Historic Oyster Barge Heads From Connecticut to New York

A piece of history from the Northeast’s oyster industry is leaving New Haven, Connecticut and heading to New York, where it will get a new life.

Earlier this month, work began to deconstruct a more than 100-year-old oyster barge. What was once used in New York in the 1800s as a floating sales room for oysters from Connecticut.

The barge, which has been on the Quinnipiac River Marina in New Haven for the last few decades, was once part of a large group of oyster barges between the East River and the Hudson River, Robert Greenberg, a historian, said.

“It’s the last remaining example of its type that we know survives,” John Herzan, of the New Haven Preservation Trust, said.

The boat fell into disrepair after the bar it housed closed in the 1980s.

“It was land-bound and it was used for all these different things in the city of New Haven, Fair Haven, from bars, to speakeasies, to garage storage,” Lisa Fitch, owner of the Quinnipiac River Marina, said.

Now, two brothers from New York plan to restore the barge and reopen it.

“Put it back onto the water and hopefully put it back near the Brooklyn Bridge, where it came from originally,” Fitch said. “It’s going to be saved and that it will be, it will have its part as a museum piece. Because that’s what it is. It’s a museum piece.

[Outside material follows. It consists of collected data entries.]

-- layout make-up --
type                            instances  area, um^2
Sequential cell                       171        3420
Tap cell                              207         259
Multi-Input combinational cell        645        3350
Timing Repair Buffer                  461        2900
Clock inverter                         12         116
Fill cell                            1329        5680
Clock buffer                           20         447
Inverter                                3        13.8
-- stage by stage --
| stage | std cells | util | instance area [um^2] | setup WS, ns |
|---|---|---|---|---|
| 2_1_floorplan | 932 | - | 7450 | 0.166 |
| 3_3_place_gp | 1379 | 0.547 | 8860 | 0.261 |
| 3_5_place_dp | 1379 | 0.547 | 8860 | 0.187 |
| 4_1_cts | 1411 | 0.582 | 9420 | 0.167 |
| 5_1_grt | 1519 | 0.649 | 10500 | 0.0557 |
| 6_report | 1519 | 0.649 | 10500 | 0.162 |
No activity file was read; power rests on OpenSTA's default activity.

It has a lot to offer historically and tell a nice story.”

Reopening the barge will be an expensive and time-consuming project, but those who have watched it languish for years are excited about the possibility of new life for the historic vessel. 

“Going back to New York City will be able to educate the public as to this fabulous industry, about the oyster industry that used to exist,” Greenberg said.

The deconstuction is expected to be complete by early May.